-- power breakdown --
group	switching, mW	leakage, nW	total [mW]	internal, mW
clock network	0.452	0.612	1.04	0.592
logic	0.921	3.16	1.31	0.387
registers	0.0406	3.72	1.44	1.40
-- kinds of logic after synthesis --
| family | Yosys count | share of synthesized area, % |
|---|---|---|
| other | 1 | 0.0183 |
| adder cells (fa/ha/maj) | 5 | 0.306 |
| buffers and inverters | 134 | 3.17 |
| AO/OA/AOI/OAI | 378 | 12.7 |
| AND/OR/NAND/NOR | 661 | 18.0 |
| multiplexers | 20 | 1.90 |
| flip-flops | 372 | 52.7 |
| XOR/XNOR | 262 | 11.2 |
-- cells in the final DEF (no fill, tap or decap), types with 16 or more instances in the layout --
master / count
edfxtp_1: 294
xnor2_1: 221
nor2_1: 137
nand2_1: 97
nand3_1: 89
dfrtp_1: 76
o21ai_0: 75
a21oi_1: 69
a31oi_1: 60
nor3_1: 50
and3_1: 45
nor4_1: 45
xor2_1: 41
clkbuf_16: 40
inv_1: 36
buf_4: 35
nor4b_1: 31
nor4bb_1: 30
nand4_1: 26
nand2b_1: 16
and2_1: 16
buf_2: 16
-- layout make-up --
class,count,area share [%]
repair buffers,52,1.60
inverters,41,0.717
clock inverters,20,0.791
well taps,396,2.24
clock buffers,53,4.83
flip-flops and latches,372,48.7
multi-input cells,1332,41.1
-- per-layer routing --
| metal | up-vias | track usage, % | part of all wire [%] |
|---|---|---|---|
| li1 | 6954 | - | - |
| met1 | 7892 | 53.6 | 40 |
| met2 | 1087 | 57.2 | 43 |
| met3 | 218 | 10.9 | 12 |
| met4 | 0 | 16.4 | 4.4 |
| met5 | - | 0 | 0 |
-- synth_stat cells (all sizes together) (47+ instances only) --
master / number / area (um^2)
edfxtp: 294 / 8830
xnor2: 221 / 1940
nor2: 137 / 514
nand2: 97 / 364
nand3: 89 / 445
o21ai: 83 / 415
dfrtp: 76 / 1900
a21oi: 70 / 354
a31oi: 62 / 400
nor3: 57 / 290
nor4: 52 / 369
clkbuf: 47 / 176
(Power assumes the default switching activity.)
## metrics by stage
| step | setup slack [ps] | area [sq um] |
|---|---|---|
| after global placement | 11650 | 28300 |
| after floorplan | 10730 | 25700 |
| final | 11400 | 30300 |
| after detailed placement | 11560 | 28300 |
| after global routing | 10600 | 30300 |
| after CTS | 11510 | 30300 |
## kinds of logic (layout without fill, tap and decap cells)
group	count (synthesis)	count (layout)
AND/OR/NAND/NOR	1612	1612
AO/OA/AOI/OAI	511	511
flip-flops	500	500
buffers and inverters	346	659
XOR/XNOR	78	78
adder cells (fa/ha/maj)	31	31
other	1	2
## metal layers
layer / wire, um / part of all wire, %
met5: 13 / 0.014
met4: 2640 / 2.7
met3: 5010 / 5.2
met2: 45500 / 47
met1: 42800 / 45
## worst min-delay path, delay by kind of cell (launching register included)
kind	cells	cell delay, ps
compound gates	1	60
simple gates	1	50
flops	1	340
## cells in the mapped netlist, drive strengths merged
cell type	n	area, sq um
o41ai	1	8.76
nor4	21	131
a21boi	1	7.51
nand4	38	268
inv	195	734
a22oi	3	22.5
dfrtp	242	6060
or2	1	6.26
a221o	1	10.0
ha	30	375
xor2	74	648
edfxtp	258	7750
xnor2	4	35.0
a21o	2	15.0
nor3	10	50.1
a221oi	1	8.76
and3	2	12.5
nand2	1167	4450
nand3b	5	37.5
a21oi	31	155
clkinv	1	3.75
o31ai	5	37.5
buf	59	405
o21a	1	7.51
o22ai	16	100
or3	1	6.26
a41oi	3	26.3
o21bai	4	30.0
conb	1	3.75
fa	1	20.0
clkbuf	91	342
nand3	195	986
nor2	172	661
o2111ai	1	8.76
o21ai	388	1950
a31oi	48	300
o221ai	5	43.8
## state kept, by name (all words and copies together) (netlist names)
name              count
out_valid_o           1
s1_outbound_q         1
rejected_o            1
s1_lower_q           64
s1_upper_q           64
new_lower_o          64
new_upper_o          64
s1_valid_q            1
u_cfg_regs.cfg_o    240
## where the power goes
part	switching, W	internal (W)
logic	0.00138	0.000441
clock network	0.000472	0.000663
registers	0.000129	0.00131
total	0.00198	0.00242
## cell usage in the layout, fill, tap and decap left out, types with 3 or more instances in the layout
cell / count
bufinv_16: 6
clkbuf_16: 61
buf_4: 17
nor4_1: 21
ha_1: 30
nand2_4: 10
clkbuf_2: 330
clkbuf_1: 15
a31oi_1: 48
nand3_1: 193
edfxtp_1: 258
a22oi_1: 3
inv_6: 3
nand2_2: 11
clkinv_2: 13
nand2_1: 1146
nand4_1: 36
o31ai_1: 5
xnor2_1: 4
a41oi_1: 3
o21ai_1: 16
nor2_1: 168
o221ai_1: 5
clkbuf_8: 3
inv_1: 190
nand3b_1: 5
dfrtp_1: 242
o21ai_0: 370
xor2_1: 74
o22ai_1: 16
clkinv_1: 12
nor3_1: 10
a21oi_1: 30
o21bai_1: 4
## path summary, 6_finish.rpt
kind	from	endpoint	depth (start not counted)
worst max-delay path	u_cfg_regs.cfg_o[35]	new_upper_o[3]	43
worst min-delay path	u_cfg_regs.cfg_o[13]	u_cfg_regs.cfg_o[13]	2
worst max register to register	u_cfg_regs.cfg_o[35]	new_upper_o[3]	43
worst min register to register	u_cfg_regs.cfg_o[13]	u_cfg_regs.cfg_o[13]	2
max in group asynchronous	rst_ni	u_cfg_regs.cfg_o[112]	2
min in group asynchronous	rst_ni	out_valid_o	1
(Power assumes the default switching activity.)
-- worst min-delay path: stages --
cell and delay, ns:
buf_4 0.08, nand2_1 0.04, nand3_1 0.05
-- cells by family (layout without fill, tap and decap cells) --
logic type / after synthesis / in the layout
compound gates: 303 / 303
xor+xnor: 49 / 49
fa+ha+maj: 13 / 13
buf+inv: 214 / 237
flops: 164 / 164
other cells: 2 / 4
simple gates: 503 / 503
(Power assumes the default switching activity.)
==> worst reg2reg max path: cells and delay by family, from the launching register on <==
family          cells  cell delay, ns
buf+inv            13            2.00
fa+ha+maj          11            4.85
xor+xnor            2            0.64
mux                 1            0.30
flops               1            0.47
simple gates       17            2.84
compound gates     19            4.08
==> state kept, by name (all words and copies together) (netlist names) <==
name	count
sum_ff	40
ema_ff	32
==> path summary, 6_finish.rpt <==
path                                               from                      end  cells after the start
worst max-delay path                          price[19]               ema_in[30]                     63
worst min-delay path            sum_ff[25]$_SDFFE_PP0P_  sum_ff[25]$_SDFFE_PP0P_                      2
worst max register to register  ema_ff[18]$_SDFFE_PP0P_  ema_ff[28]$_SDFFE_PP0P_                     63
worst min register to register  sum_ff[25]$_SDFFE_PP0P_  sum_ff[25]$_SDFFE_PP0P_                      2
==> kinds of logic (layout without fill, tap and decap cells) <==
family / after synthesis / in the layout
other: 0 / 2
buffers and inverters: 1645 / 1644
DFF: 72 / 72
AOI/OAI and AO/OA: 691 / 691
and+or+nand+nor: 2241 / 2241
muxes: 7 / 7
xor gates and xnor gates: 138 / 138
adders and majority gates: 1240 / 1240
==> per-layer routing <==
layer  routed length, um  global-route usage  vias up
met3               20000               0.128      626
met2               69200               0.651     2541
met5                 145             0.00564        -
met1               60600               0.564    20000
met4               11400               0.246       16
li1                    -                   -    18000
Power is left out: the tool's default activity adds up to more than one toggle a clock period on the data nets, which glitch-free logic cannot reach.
==> config.mk <==
export PLATFORM = sky130hd
export DESIGN_NAME = afcc_frame
export DESIGN_NICKNAME = d
export VERILOG_FILES = /design/src/afcc_pkg.sv /design/src/afcc_frame.sv
export VERILOG_INCLUDE_DIRS = /design/src /design/src/src
export SDC_FILE = /design/constraint.sdc
export NUM_CORES = 1
export LEC_CHECK = 0
export BUFFER_PORTS_ARGS = -buffer_cell sky130_fd_sc_hd__buf_2
export CAP_MARGIN = 20
export CORE_ASPECT_RATIO = 2
export CORE_UTILIZATION = 40
export CTS_CLUSTER_SIZE = 12
export DETAILED_ROUTE_END_ITERATION = 12
export PLACE_DENSITY_LB_ADDON = 0.1
export SLEW_MARGIN = 0
export SYNTH_ARGS = -nofsm -noshare
export SYNTH_HDL_FRONTEND = slang
export SYNTH_SLANG_ARGS = --single-unit
==> constraint.sdc <==
create_clock -name i_clk -period 3.7 [get_ports i_clk]
set_input_delay 0.74 -clock i_clk [delete_from_list [all_inputs] [get_ports i_clk]]
set_output_delay 0.74 -clock i_clk [all_outputs]
set_load 0.005 [all_outputs]
[src/rtl/core/bps_pkg.sv]
// shared types and constants for the byte pattern search block
`default_nettype none

package bps_pkg;

  localparam int PATTERN_MAX = 8;
  localparam int MAX_MATCHES = 8;
  localparam int WINDOW_DEPTH = 8;
  localparam int QUEUE_DEPTH = 4;
  localparam int QUEUE_PTR_W = $clog2(QUEUE_DEPTH);
  localparam int QUEUE_CNT_W = $clog2(QUEUE_DEPTH + 1);

  localparam logic [15:0] POS_MAX = 16'hFFFF;
  localparam logic [3:0] LEN_LIMIT = 4'(PATTERN_MAX);
  localparam logic [3:0] MATCH_LIMIT = 4'(MAX_MATCHES);

  typedef enum logic [1:0] {
    CFG_PATTERN_BYTES  = 2'd0,
    CFG_PATTERN_LENGTH = 2'd1,
    CFG_START_POSITION = 2'd2
  } cfg_index_t;

  typedef enum logic {
    KIND_MATCH   = 1'b0,
    KIND_SUMMARY = 1'b1
  } result_kind_t;

  typedef struct packed {
    logic [7:0] data_byte;
    logic       last_byte;
  } byte_word_t;

  typedef struct packed {
    result_kind_t result_kind;
    logic [15:0]  head_position;
    logic [16:0]  end_position;
    logic [15:0]  segment_length;
    logic         segment_valid;
    logic [3:0]   match_total;
    logic         overflow_flag;
    logic         final_result;
  } result_word_t;

  typedef struct packed {
    logic         push_a;
    logic         push_b;
    result_word_t word_a;
    result_word_t word_b;
  } queue_push_t;

  typedef struct packed {
    logic [QUEUE_CNT_W-1:0] count;
    logic                   room;
  } queue_status_t;

endpackage

`default_nettype wire

[src/rtl/core/byte_pattern_search.sv]
// top level of the byte pattern search: input register, search engine, result queue
//
//   channel  | direction | handshake                 | word
//   ---------+-----------+---------------------------+-----------------------------
//   byte     | in        | byte_valid / byte_stall   | byte_word (data_byte, last_byte)
//   result   | out       | result_valid/result_stall | result_word (match or summary)
//   cfg      | in        | cfg_write                 | cfg_index, cfg_data
//
// one byte per cycle while byte_stall is low; a byte enters the input register,
// and once the queue has room the engine compares the whole window and pushes
// zero, one or two results into a four-word queue. result_valid is driven from
// the registered queue count, so it rises once a pushed word has been written.
// a byte leaves the input register only while the queue has room for two words,
// so a stalled result side backs up into byte_stall when more than two words wait.
// synchronous reset clears the search state, the configuration and the queue.
`default_nettype none

module byte_pattern_search (
  input  wire logic                  clk,
  input  wire logic                  rst,
  input  wire logic                  cfg_write,
  input  wire logic [1:0]            cfg_index,
  input  wire logic [63:0]           cfg_data,
  input  wire logic                  byte_valid,
  output logic                       byte_stall,
  input  wire bps_pkg::byte_word_t   byte_word,
  output logic                       result_valid,
  input  wire logic                  result_stall,
  output bps_pkg::result_word_t      result_word
);

  bps_pkg::byte_word_t    in_reg;
  logic                   in_reg_valid;
  logic                   take;
  bps_pkg::queue_push_t   push;
  bps_pkg::queue_status_t status;

  assign take       = in_reg_valid && status.room;
  assign byte_stall = in_reg_valid && !status.room;

  always_ff @(posedge clk) begin
    if (rst) begin
      in_reg_valid <= 1'b0;
    end else if (!byte_stall) begin
      in_reg_valid <= byte_valid;
    end
  end

  always_ff @(posedge clk) begin
    if (byte_valid && !byte_stall) begin
      in_reg <= byte_word;
    end
  end

  bps_engine u_engine (
    .clk       (clk),
    .rst       (rst),
    .cfg_write (cfg_write),
    .cfg_index (cfg_index),
    .cfg_data  (cfg_data),
    .take      (take),
    .word      (in_reg),
    .push      (push)
  );

  bps_queue u_queue (
    .clk          (clk),
    .rst          (rst),
    .push         (push),
    .status       (status),
    .result_valid (result_valid),
    .result_stall (result_stall),
    .result_word  (result_word)
  );

  a_queue_bound: assert property (@(posedge clk) disable iff (rst)
    status.count <= bps_pkg::QUEUE_CNT_W'(bps_pkg::QUEUE_DEPTH))
    else $error("result queue overfilled");

  a_push_needs_take: assert property (@(posedge clk) disable iff (rst)
    (push.push_a || push.push_b) |-> take)
    else $error("result pushed without a byte taken");

  a_valid_tracks_count: assert property (@(posedge clk) disable iff (rst)
    result_valid == (status.count != '0))
    else $error("result_valid disagrees with queue fill");

  a_summary_closes: assert property (@(posedge clk) disable iff (rst)
    push.push_b |-> push.word_b.final_result && (!push.push_a || !push.word_a.final_result))
    else $error("summary not marked as the closing word");

endmodule

`default_nettype wire

[src/rtl/core/bps_engine.sv]
// search state, window compare and result formation for one byte
`default_nettype none

module bps_engine (
  input  wire logic               clk,
  input  wire logic               rst,
  input  wire logic               cfg_write,
  input  wire logic [1:0]         cfg_index,
  input  wire logic [63:0]        cfg_data,
  input  wire logic               take,
  input  wire bps_pkg::byte_word_t word,
  output bps_pkg::queue_push_t    push
);

  logic [63:0] pattern_bytes;
  logic [3:0]  pattern_length;
  logic [15:0] start_position;

  logic [7:0]  history_window [bps_pkg::WINDOW_DEPTH];
  logic [15:0] byte_position;
  logic [15:0] previous_head;
  logic [3:0]  match_counter;
  logic        overflow_seen;

  logic [7:0]  window_next [bps_pkg::WINDOW_DEPTH];
  logic [15:0] byte_position_next;
  logic [15:0] previous_head_next;
  logic [3:0]  match_counter_next;
  logic        overflow_seen_next;

  logic [3:0]  len;
  logic [15:0] idx;
  logic [16:0] idx_plus;
  logic [16:0] head_wide;
  logic [15:0] head;
  logic        window_hit;
  logic        hit;
  logic        seg_ok;
  logic [15:0] blen;
  logic        sum_segv;

  always_ff @(posedge clk) begin
    if (rst) begin
      pattern_bytes  <= '0;
      pattern_length <= 4'd1;
      start_position <= '0;
    end else if (cfg_write) begin
      unique case (cfg_index)
        bps_pkg::CFG_PATTERN_BYTES:  pattern_bytes  <= cfg_data;
        bps_pkg::CFG_PATTERN_LENGTH: pattern_length <= cfg_data[3:0];
        bps_pkg::CFG_START_POSITION: start_position <= cfg_data[15:0];
        default: ;
      endcase
    end
  end

  always_comb begin
    len = (pattern_length > bps_pkg::LEN_LIMIT) ? bps_pkg::LEN_LIMIT : pattern_length;

    window_next[0] = word.data_byte;
    for (int j = 1; j < bps_pkg::WINDOW_DEPTH; j++) begin
      window_next[j] = history_window[j-1];
    end

    if (byte_position == bps_pkg::POS_MAX) begin
      overflow_seen_next = 1'b1;
      idx                = bps_pkg::POS_MAX;
      byte_position_next = byte_position;
    end else begin
      overflow_seen_next = overflow_seen;
      idx                = byte_position;
      byte_position_next = byte_position + 16'd1;
    end

    idx_plus  = {1'b0, idx} + 17'd1;
    head_wide = idx_plus - {13'd0, len};
    head      = head_wide[15:0];

    // pattern byte k sits len-1-k bytes back in the window
    window_hit = 1'b1;
    for (int k = 0; k < bps_pkg::PATTERN_MAX; k++) begin
      if (4'(k) < len) begin
        if (window_next[3'(len - 4'd1 - 4'(k))] != pattern_bytes[8*k +: 8]) begin
          window_hit = 1'b0;
        end
      end
    end

    hit = !overflow_seen_next && (len != 4'd0) && (idx_plus >= {13'd0, len}) &&
          (match_counter < bps_pkg::MATCH_LIMIT) && (head >= start_position) &&
          window_hit;

    seg_ok             = match_counter != 4'd0;
    match_counter_next = hit ? match_counter + 4'd1 : match_counter;
    previous_head_next = hit ? head : previous_head;

    blen     = overflow_seen_next ? bps_pkg::POS_MAX : byte_position_next;
    sum_segv = (match_counter_next != 4'd0) && (match_counter_next < bps_pkg::MATCH_LIMIT);

    push.push_a                = take && hit;
    push.word_a.result_kind    = bps_pkg::KIND_MATCH;
    push.word_a.head_position  = head;
    push.word_a.end_position   = idx_plus;
    push.word_a.segment_length = seg_ok ? head - previous_head : 16'd0;
    push.word_a.segment_valid  = seg_ok;
    push.word_a.match_total    = match_counter_next;
    push.word_a.overflow_flag  = overflow_seen_next;
    push.word_a.final_result   = !word.last_byte;

    push.push_b                = take && word.last_byte;
    push.word_b.result_kind    = bps_pkg::KIND_SUMMARY;
    push.word_b.head_position  = '0;
    push.word_b.end_position   = '0;
    push.word_b.segment_length = (sum_segv && blen >= previous_head_next) ?
                                 blen - previous_head_next : 16'd0;
    push.word_b.segment_valid  = sum_segv;
    push.word_b.match_total    = match_counter_next;
    push.word_b.overflow_flag  = overflow_seen_next;
    push.word_b.final_result   = 1'b1;
  end

  always_ff @(posedge clk) begin
    if (rst || (take && word.last_byte)) begin
      for (int j = 0; j < bps_pkg::WINDOW_DEPTH; j++) begin
        history_window[j] <= '0;
      end
      byte_position <= '0;
      previous_head <= '0;
      match_counter <= '0;
      overflow_seen <= 1'b0;
    end else if (take) begin
      history_window <= window_next;
      byte_position  <= byte_position_next;
      previous_head  <= previous_head_next;
      match_counter  <= match_counter_next;
      overflow_seen  <= overflow_seen_next;
    end
  end

endmodule

`default_nettype wire

[src/rtl/core/bps_queue.sv]
// small result queue taking up to two words per cycle and giving one per cycle while result_stall is low
`default_nettype none

module bps_queue (
  input  wire logic                  clk,
  input  wire logic                  rst,
  input  wire bps_pkg::queue_push_t  push,
  output bps_pkg::queue_status_t     status,
  output logic                       result_valid,
  input  wire logic                  result_stall,
  output bps_pkg::result_word_t      result_word
);

  bps_pkg::result_word_t entries [bps_pkg::QUEUE_DEPTH];

  logic [bps_pkg::QUEUE_PTR_W-1:0] rd_ptr;
  logic [bps_pkg::QUEUE_PTR_W-1:0] wr_ptr;
  logic [bps_pkg::QUEUE_CNT_W-1:0] count;
  logic [bps_pkg::QUEUE_CNT_W-1:0] count_next;
  logic [bps_pkg::QUEUE_PTR_W-1:0] wr_ptr_b;
  logic                            pop;

  always_comb begin
    pop        = result_valid && !result_stall;
    wr_ptr_b   = wr_ptr + bps_pkg::QUEUE_PTR_W'(push.push_a);
    count_next = count + bps_pkg::QUEUE_CNT_W'(push.push_a)
                       + bps_pkg::QUEUE_CNT_W'(push.push_b)
                       - bps_pkg::QUEUE_CNT_W'(pop);
    result_valid = count != '0;
    result_word  = entries[rd_ptr];
    status.count = count;
    status.room  = count <= bps_pkg::QUEUE_CNT_W'(bps_pkg::QUEUE_DEPTH - 2);
  end

  always_ff @(posedge clk) begin
    if (rst) begin
      rd_ptr <= '0;
      wr_ptr <= '0;
      count  <= '0;
    end else begin
      if (pop) begin
        rd_ptr <= rd_ptr + bps_pkg::QUEUE_PTR_W'(1);
      end
      wr_ptr <= wr_ptr_b + bps_pkg::QUEUE_PTR_W'(push.push_b);
      count  <= count_next;
    end
  end

  always_ff @(posedge clk) begin
    if (push.push_a) begin
      entries[wr_ptr] <= push.word_a;
    end
    if (push.push_b) begin
      entries[wr_ptr_b] <= push.word_b;
    end
  end

endmodule

`default_nettype wire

^^^^

▶ Task description: From the data above, gather every line that includes the word "copies".

▶ Answer:
## state kept, by name (all words and copies together) (netlist names)
==> state kept, by name (all words and copies together) (netlist names) <==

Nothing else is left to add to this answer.